DSP Ritesh Pandey takes charge of Ghazipur city, determined to free it from the grip of gang wars, criminal networks, and political exploitation. The city lives under the shadow of MLA Abhisar Rana and his son, whose unchecked power and brutality dominate both the system and the streets.

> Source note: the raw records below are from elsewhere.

File: src/design/hkrb_pkg.sv
// Shared types and constants for the HID keyboard report builder.
package hkrb_pkg;

  localparam logic [7:0] ModFirst    = 8'hE0;
  localparam logic [7:0] ModLast     = 8'hE7;
  localparam logic [7:0] EmptyCode   = 8'h00;
  localparam int         ReportSlots = 6;

  typedef struct packed {
    logic [7:0] scancode;
    logic       key_down;
  } key_event_t;

  typedef struct packed {
    logic [7:0] modifier_byte;
    logic [7:0] slot0;
    logic [7:0] slot1;
    logic [7:0] slot2;
    logic [7:0] slot3;
    logic [7:0] slot4;
    logic [7:0] slot5;
    logic       last_report;
  } report_t;

endpackage

File: src/design/hkrb_slot_update.sv
// Key slot next-state logic: insert on press, clear on release, pack to front.
module hkrb_slot_update #(
  parameter int SlotCount = 6
) (
  input  logic [SlotCount-1:0][7:0] slots_i,
  input  logic [7:0]                code_i,
  input  logic                      pressed_i,
  input  logic                      is_mod_i,
  output logic [SlotCount-1:0][7:0] upd_slots_o,
  output logic [SlotCount-1:0][7:0] next_slots_o
);

  localparam int CntW = $clog2(SlotCount + 1);

  logic [SlotCount-1:0]           empty;
  logic [SlotCount-1:0]           first_empty;
  logic [SlotCount-1:0]           nz;
  logic [SlotCount-1:0][CntW-1:0] rank;
  logic [SlotCount-1:0][7:0]      packed_slots;

  always_comb begin
    for (int i = 0; i < SlotCount; i++) begin
      empty[i] = (slots_i[i] == hkrb_pkg::EmptyCode);
    end
    // isolate lowest empty slot
    first_empty = empty & (~empty + SlotCount'(1));

    for (int i = 0; i < SlotCount; i++) begin
      if (is_mod_i) begin
        upd_slots_o[i] = slots_i[i];
      end else if (pressed_i) begin
        upd_slots_o[i] = first_empty[i] ? code_i : slots_i[i];
      end else begin
        upd_slots_o[i] = (slots_i[i] == code_i) ? hkrb_pkg::EmptyCode : slots_i[i];
      end
      nz[i] = (upd_slots_o[i] != hkrb_pkg::EmptyCode);
    end

    for (int i = 0; i < SlotCount; i++) begin
      rank[i] = '0;
      for (int k = 0; k < i; k++) begin
        rank[i] = rank[i] + CntW'(nz[k]);
      end
    end

    for (int j = 0; j < SlotCount; j++) begin
      packed_slots[j] = hkrb_pkg::EmptyCode;
      for (int i = 0; i < SlotCount; i++) begin
        if (nz[i] && (rank[i] == CntW'(j))) begin
          packed_slots[j] = packed_slots[j] | upd_slots_o[i];
        end
      end
    end

    next_slots_o = pressed_i ? upd_slots_o : packed_slots;
  end

endmodule

File: src/design/hid_keyboard_report_builder_core.sv
// Top level of the HID boot keyboard report builder (modifiers and key slots).
//
//   channel | valid      | ready      | word
//   --------+------------+------------+----------------------------
//   in      | in_valid_i | in_ready_o | in_word_i  (key_event_t)
//   out     | out_valid_o| out_ready_i| out_word_o (report_t)
//
// A press yields one report; a release yields two reports,
// the cleared report then the packed report, both through the single output register.
// Reset empties all slots and clears the modifier byte.
// The input is taken whenever the output register is free or being drained and
// no packed report is pending; out stalls hold the report and back up into in.
module hid_keyboard_report_builder_core #(
  parameter int SlotCount = 6
) (
  input  logic                 clk_i,
  input  logic                 rst_ni,
  input  logic                 in_valid_i,
  output logic                 in_ready_o,
  input  hkrb_pkg::key_event_t in_word_i,
  output logic                 out_valid_o,
  input  logic                 out_ready_i,
  output hkrb_pkg::report_t    out_word_o
);

  logic [SlotCount-1:0][7:0] slots_q, slots_d;
  logic [SlotCount-1:0][7:0] upd_slots;
  logic [SlotCount-1:0][7:0] src_slots;
  logic [hkrb_pkg::ReportSlots-1:0][7:0] rpt_slots;
  logic [7:0]                mod_q, mod_d, mod_src;
  logic                      is_mod;
  logic                      pend_q;
  logic                      out_valid_q;
  hkrb_pkg::report_t         out_q, rpt;
  logic                      in_fire, out_fire;

  assign in_fire  = in_valid_i && in_ready_o;
  assign out_fire = out_valid_q && out_ready_i;

  assign in_ready_o  = !pend_q && (!out_valid_q || out_ready_i);
  assign out_valid_o = out_valid_q;
  assign out_word_o  = out_q;

  assign is_mod = (in_word_i.scancode >= hkrb_pkg::ModFirst) &&
                  (in_word_i.scancode <= hkrb_pkg::ModLast);

  always_comb begin
    mod_d = mod_q;
    if (is_mod) begin
      mod_d[in_word_i.scancode[2:0]] = in_word_i.key_down;
    end
  end

  hkrb_slot_update #(
    .SlotCount(SlotCount)
  ) u_slot_update (
    .slots_i     (slots_q),
    .code_i      (in_word_i.scancode),
    .pressed_i   (in_word_i.key_down),
    .is_mod_i    (is_mod),
    .upd_slots_o (upd_slots),
    .next_slots_o(slots_d)
  );

  // pending packed report comes from the stored state
  assign src_slots = pend_q ? slots_q : upd_slots;
  assign mod_src   = pend_q ? mod_q : mod_d;

  for (genvar j = 0; j < hkrb_pkg::ReportSlots; j++) begin : g_rpt
    if (j < SlotCount) begin : g_used
      assign rpt_slots[j] = src_slots[j];
    end else begin : g_unused
      assign rpt_slots[j] = hkrb_pkg::EmptyCode;
    end
  end

  always_comb begin
    rpt.modifier_byte = mod_src;
    rpt.slot0         = rpt_slots[0];
    rpt.slot1         = rpt_slots[1];
    rpt.slot2         = rpt_slots[2];
    rpt.slot3         = rpt_slots[3];
    rpt.slot4         = rpt_slots[4];
    rpt.slot5         = rpt_slots[5];
    rpt.last_report   = pend_q ? 1'b1 : in_word_i.key_down;
  end

  always_ff @(posedge clk_i or negedge rst_ni) begin
    if (!rst_ni) begin
      slots_q     <= '0;
      mod_q       <= '0;
      pend_q      <= 1'b0;
      out_valid_q <= 1'b0;
    end else begin
      priority if (in_fire) begin
        slots_q     <= slots_d;
        mod_q       <= mod_d;
        pend_q      <= !in_word_i.key_down;
        out_valid_q <= 1'b1;
      end else if (out_fire && pend_q) begin
        pend_q <= 1'b0;
      end else if (out_fire) begin
        out_valid_q <= 1'b0;
      end else begin
        out_valid_q <= out_valid_q;
      end
    end
  end

  always_ff @(posedge clk_i) begin
    if (in_fire || (out_fire && pend_q)) begin
      out_q <= rpt;
    end
  end

endmodule

File: config.mk
export PLATFORM = sky130hd
export DESIGN_NAME = hid_keyboard_report_builder_core
export DESIGN_NICKNAME = d
export VERILOG_FILES = /design/src/design/hkrb_pkg.sv /design/src/design/hkrb_slot_update.sv /design/src/design/hid_keyboard_report_builder_core.sv
export SDC_FILE = /design/constraint.sdc
export NUM_CORES = 1
export LEC_CHECK = 0
export BUFFER_PORTS_ARGS = -buffer_cell sky130_fd_sc_hd__buf_2
export CAP_MARGIN = 0
export CORE_AREA = 2 2 141 143
export CTS_BUF_LIST = sky130_fd_sc_hd__clkbuf_4 sky130_fd_sc_hd__clkbuf_8 sky130_fd_sc_hd__clkbuf_16
export CTS_CLUSTER_SIZE = 8
export DETAILED_ROUTE_END_ITERATION = 10
export DIE_AREA = 0 0 143 145
export GPL_TIMING_DRIVEN = 1
export PLACE_DENSITY = 0.71
export SYNTH_ARGS = -nofsm -noshare
export SYNTH_HDL_FRONTEND = slang
export SYNTH_HIERARCHICAL = 1
export SYNTH_SLANG_ARGS = --single-unit
export TNS_END_PERCENT = 100
File: constraint.sdc
create_clock -name clk_i -period 12 [get_ports clk_i]
set_input_delay 1.2 -clock clk_i [delete_from_list [all_inputs] [get_ports clk_i]]
set_output_delay 1.2 -clock clk_i [all_outputs]
set_load 0.05 [all_outputs]
==> results.ini <==
[status]
outcome=complete, no violations

[global_route]
grt.total_usage_pct=29.8
grt_max_degree=61
grt_pass1_wl_um=46600
grt_pass1_vias=7275
grt_remaining_overflow=0
antenna_found_initial=0

[die]
fp-row-count=51
die_h_um=145
core_um2=19200
io_pins=72
initial_utilization_pct=44.4
die_area_um2=20700
die-width_um=143

[drt]
drt_iter0_drc=1197
via_per_inst=6.84
via_count=7728
drt_wl_total_um=30900
route.detailed.drc=0
first_pass_iters=6
drtAntennaViolNets=0
post_drt_wl_per_cell_um=27.4

[synth]
synth_nets=833
ys_types=88
synthTopCellsByCount=mux2_2, dfrtp_1, edfxtp_1
ys_dominant_reg_cell=dfrtp_1
synth_top_area_share_pct=20.1
synth_top_area_cell=edfxtp_1
synthMuxAreaShare_pct=14.8
synthSimpleGateAreaFrac_pct=16.8
synth_fa_ha_area_share_pct=1.64
async_flop_share_pct=50.4
synth-seq-area-share_pct=37.1
synthCells=810
yosysWarnings=6
yosys-top-cells-area=edfxtp_1, dfrtp_1, mux2_2
synth_compound_area_share_pct=20.1
synthXorXnorAreaFrac_pct=5.03
synth_top_family_by_area=compound AO/OA/AOI/OAI gates
avgSynthCellArea_um2=10.5
ys_ff_latch=115
syn_area_um2=8530
synth.most_common_cell=mux2_2
synth_edf_count=57

[timing]
tns_ps=0
finalHoldViolations=0
grt_setup_unrepaired=no
worst_slew_pin_slew_ps=1080
setup_viol=0
final.period_utilization_pct=61.1
slew_headroom_pct=27.2
slew_violations=0
clock.fmax_ghz=0.136
period_minus_slack_ps=7330
skew_ps=7.89

[place]
post-dp-hpwl_um=20800
port_buffers=71
place_congestion=1.02

[clocking]
clk_path_buf_depth=2
cts_tree=done
cts_made_buffers=17
clock-sinks=115
post_cts_buffers=0
hold_buffers=0
cts.clk_slew.worst_paths_ps=60
cts-root-buf=clkbuf_16
cts.htree.levels=4
cts-resized-gates=0
clock_latency_ps=430

[cells_and_area]
finalNetCount=874
area_growth_pct=12.5
fill_cells=1761
fin_util_pct=49.9
layout-drive-gt1-share_pct=31.0
n_antenna_cell=0

[worst_setup_path]
worstSetupStartpointType=primary input
end_kind=flop
crit_required_ps=12370
crit_family=simple AND/OR/NAND/NOR gates
path_cells=buf_2, nand4b_4, nor2_1, or2_1, nor4_1, buf_4, nor2_1, nor4_1, nand4bb_1, fa_1, ha_1, fa_1, ha_1, xnor2_1, nor3b_2, nor4b_1, o21ai_0, a31oi_1, mux2_2
cp_slowest_cell=nor4_1
path_max_fanout=11
reg2reg_slack_ps=5360
slowest_delay_ps=770
path_buf_inv=2
cp_data_arrival_time_ps=7700
setup.worst_path.class=in2reg

[pwr]
vdd_drop_max_uv=226
p_per_area_nw_per_um2=307
p_leak_nw=3.57

[job]
drv_cap=0

[min_path]
hold_path.class=reg2reg

registers in the layout, summed over array words and instances, names as in the netlist:
name,cells
slots_q,48
out_word_o,57
mod_q,8
out_valid_o,1
pend_q,1
through the flow:
stage / hold slack, ps / std cells / power, mW / area [um2] / setup slack [ps]
after CTS: 498 / 1129 / 2.91 / 9590 / 4910
after floorplan: 459 / 810 / 1.97 / 8530 / 5870
after global placement: 476 / 1097 / 2.38 / 8990 / 4620
after detailed placement: 483 / 1097 / 2.38 / 8990 / 4490
final: 490 / 1129 / 2.95 / 9590 / 4670
after global routing: 511 / 1129 / 3.06 / 9590 / 4230
final cells by class:
class / count / area, um2 / area share (%)
flip-flops and latches: 115 / 3160 / 33.0
repair buffers: 79 / 415 / 4.33
multi-input cells: 613 / 4990 / 52.0
inverters: 25 / 93.8 / 0.978
clock buffers: 23 / 495 / 5.16
well taps: 265 / 332 / 3.46
clock inverters: 9 / 104 / 1.08
final timing paths:
path,cells after the start,to,startpoint
worst max-delay path,19,slots_q[2],in_word_i[5]
worst min-delay path,1,mod_q[3],mod_q[3]
worst max register to register,16,slots_q[2],slots_q[4]
worst min register to register,1,mod_q[3],mod_q[3]
max in group asynchronous,2,pend_q,rst_ni
min in group asynchronous,2,slots_q[29],rst_ni
cells in the final DEF (no fill, tap or decap), types with 13 or more instances in the layout:
cell type and instances:
mux2_2 110, buf_2 71, dfrtp_1 57, edfxtp_1 57
nand2_1 55, a22oi_1 42, nor2_1 39, xnor2_1 33
inv_1 24, nand3_1 23, clkbuf_16 17, a21oi_1 16
xor2_1 16, o21ai_0 15, a32o_1 15, a32oi_1 15
nor4_1 14, and2_1 14, nor3_1 13
layer usage:
metal	track usage (%)	wire length [um]	vias up
met5	0	0	-
met4	15.6	1830	0
met3	5.64	2960	136
met2	43.7	13400	577
met1	41.6	12700	3771
li1	-	-	3244
logic make-up (layout without fill, tap and decap cells):
logic type | after synthesis | after routing
flops | 115 | 115
compound gates | 202 | 202
simple gates | 240 | 240
xor+xnor | 49 | 49
buf+inv | 82 | 136
mux | 112 | 112
fa+ha+maj | 10 | 10
power breakdown:
group          internal (mW)  leakage (nW)  switching (mW)  total, mW
clock                  0.330         0.286           0.188      0.518
combinational          0.524          2.00            1.06       1.58
sequential             0.640          1.28           0.206      0.846
(Power assumes the default switching activity.)
### src/flat_wrapper.sv
// flat-port wrapper written by rule: the top's interface ports become plain ports
module sprite_frame_sequencer_flat 
#(
  parameter int unsigned MaxFrames = sfs_pkg::MaxFrames
)
  (clk_i, rst_ni, cfg_i_valid, cfg_i_data, cfg_i_ready, item_i_valid, item_i_data, item_i_ready, result_o_valid, result_o_data, result_o_ready);
  sfs_cfg_if cfg_i_i ();
  sfs_item_if item_i_i ();
  sfs_result_if result_o_i ();
  input  logic clk_i;
  input  logic rst_ni;
  input wire logic [$bits(cfg_i_i.valid)-1:0] cfg_i_valid;
  input wire logic [$bits(cfg_i_i.data)-1:0] cfg_i_data;
  output wire logic [$bits(cfg_i_i.ready)-1:0] cfg_i_ready;
  input wire logic [$bits(item_i_i.valid)-1:0] item_i_valid;
  input wire logic [$bits(item_i_i.data)-1:0] item_i_data;
  output wire logic [$bits(item_i_i.ready)-1:0] item_i_ready;
  output wire logic [$bits(result_o_i.valid)-1:0] result_o_valid;
  output wire logic [$bits(result_o_i.data)-1:0] result_o_data;
  input wire logic [$bits(result_o_i.ready)-1:0] result_o_ready;
  assign cfg_i_i.valid = cfg_i_valid;
  assign cfg_i_i.data = cfg_i_data;
  assign cfg_i_ready = cfg_i_i.ready;
  assign item_i_i.valid = item_i_valid;
  assign item_i_i.data = item_i_data;
  assign item_i_ready = item_i_i.ready;
  assign result_o_valid = result_o_i.valid;
  assign result_o_data = result_o_i.data;
  assign result_o_i.ready = result_o_ready;
  sprite_frame_sequencer #(.MaxFrames(MaxFrames)) u_core (.clk_i(clk_i), .rst_ni(rst_ni), .cfg_i(cfg_i_i), .item_i(item_i_i), .result_o(result_o_i));
endmodule
### config.mk
export PLATFORM = sky130hd
export DESIGN_NAME = sprite_frame_sequencer_flat
export DESIGN_NICKNAME = d
export VERILOG_FILES = /design/src/sfs_pkg.sv /design/src/sfs_item_if.sv /design/src/sfs_result_if.sv /design/src/sfs_cfg_if.sv /design/src/sprite_frame_sequencer.sv /design/src/flat_wrapper.sv
export SDC_FILE = /design/constraint.sdc
export NUM_CORES = 1
export LEC_CHECK = 0
export BUFFER_PORTS_ARGS = -buffer_cell sky130_fd_sc_hd__clkbuf_2
export CORE_MARGIN = 5
export CORE_UTILIZATION = 50
export DETAILED_ROUTE_END_ITERATION = 10
export PLACE_DENSITY = 0.68
export SLEW_MARGIN = 20
export SYNTH_ARGS = -nofsm -noshare
export SYNTH_HDL_FRONTEND = slang
export SYNTH_SLANG_ARGS = --single-unit
### constraint.sdc
create_clock -name clk_i -period 7.99 [get_ports clk_i]
set_input_delay 1.598 -clock clk_i [delete_from_list [all_inputs] [get_ports clk_i]]
set_output_delay 1.598 -clock clk_i [all_outputs]
set_load 0.01 [all_outputs]
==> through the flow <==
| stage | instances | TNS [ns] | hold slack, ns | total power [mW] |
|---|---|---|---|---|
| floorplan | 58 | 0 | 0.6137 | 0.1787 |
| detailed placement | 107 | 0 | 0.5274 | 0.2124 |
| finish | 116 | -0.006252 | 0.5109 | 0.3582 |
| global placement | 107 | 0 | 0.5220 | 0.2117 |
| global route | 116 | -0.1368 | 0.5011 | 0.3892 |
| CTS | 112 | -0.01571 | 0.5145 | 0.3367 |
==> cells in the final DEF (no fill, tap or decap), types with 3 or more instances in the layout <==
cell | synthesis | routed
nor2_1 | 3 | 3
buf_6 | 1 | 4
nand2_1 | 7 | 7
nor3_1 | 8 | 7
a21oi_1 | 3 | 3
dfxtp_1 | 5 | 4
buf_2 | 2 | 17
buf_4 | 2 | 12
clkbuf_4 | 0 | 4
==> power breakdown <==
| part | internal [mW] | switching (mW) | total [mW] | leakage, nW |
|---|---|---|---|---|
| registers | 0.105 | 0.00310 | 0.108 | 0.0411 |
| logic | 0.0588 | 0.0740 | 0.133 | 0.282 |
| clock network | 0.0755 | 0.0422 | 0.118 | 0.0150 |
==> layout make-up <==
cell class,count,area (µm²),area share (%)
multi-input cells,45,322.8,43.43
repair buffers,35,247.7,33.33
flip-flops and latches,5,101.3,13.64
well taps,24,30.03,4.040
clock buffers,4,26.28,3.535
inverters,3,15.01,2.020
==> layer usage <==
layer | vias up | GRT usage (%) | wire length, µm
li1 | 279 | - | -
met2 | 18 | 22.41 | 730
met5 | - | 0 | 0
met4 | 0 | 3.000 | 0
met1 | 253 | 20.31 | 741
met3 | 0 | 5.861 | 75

Ritesh Pandey, known for his honesty and integrity, stands firm against Rana. Their clash becomes more than a personal rivalry—it is a battle of principles, where truth and justice confront tyranny and corruption.

==Cast==
- Sidharth Gupta as DSP Ritesh Pandey
- Shivani Thakur as Reporter Ragini
- Zarina Wahab as Ritesh Pandey's Mother
- Govind Namdev as Vidhayak (MLA) Abhisar Rana
- Mukesh Tiwari as Inspector Vikram Rathod
- Hemant Pandey as Constable Dayashankar Pandey
- Amita Nangia as Govind Namdev's Wife
- Heramb Tripathi as Govind Namdev's Son

== Production ==
Filming took place in Mumbai, Mirzapur (Uttar Pradesh), and Nainital.

== Reception ==
A review at TalkiesCorner described the film as "a gripping crime drama that takes viewers on a roller-coaster ride through the underbelly of Uttar Pradesh’s crime-infested Purvanchal region."
FilmInformation found that it was "a decently made film but it will not be able to do much at the turnstiles because of lack of face value and poor marketing." Another review insisted that "Although it’s a Hindi movie, there is a touch of the local regional language of the Purvanchal region.”